Work instructions
Working from the records below, repeat exactly the lines starting at the line that contains "met4,0.196,2" and ending at the line that contains "## run 5: through the flow", inclusive.

##### Materials provided #####

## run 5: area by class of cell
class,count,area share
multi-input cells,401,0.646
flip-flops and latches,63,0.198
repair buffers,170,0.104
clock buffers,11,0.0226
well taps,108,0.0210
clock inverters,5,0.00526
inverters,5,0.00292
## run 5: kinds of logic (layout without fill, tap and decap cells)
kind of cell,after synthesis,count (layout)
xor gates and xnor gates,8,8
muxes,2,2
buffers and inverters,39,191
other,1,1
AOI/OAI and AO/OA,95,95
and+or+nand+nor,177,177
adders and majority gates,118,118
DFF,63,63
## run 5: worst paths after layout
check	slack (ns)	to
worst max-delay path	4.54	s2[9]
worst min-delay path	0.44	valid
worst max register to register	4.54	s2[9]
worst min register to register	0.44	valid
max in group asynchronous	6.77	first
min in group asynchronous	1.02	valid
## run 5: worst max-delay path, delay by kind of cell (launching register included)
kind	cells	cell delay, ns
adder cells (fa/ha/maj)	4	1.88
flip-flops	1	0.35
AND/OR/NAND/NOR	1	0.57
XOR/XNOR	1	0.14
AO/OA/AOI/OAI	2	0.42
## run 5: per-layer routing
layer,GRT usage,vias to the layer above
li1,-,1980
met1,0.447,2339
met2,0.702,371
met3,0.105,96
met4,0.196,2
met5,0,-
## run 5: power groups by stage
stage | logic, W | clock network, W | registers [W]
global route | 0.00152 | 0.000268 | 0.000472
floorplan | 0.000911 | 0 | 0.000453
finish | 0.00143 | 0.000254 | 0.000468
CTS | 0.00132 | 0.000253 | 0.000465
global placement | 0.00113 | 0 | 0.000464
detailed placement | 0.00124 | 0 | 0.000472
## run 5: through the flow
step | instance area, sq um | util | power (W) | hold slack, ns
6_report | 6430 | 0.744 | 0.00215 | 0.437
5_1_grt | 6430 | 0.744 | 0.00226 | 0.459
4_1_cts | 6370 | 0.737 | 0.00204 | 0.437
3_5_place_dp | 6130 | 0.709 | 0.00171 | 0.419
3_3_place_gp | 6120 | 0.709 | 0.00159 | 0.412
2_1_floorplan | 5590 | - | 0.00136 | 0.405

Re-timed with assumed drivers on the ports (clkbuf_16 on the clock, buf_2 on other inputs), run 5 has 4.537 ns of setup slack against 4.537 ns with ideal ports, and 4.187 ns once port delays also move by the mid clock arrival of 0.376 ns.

#####

Answer to this task
met4,0.196,2
met5,0,-
## run 5: power groups by stage
stage | logic, W | clock network, W | registers [W]
global route | 0.00152 | 0.000268 | 0.000472
floorplan | 0.000911 | 0 | 0.000453
finish | 0.00143 | 0.000254 | 0.000468
CTS | 0.00132 | 0.000253 | 0.000465
global placement | 0.00113 | 0 | 0.000464
detailed placement | 0.00124 | 0 | 0.000472
## run 5: through the flow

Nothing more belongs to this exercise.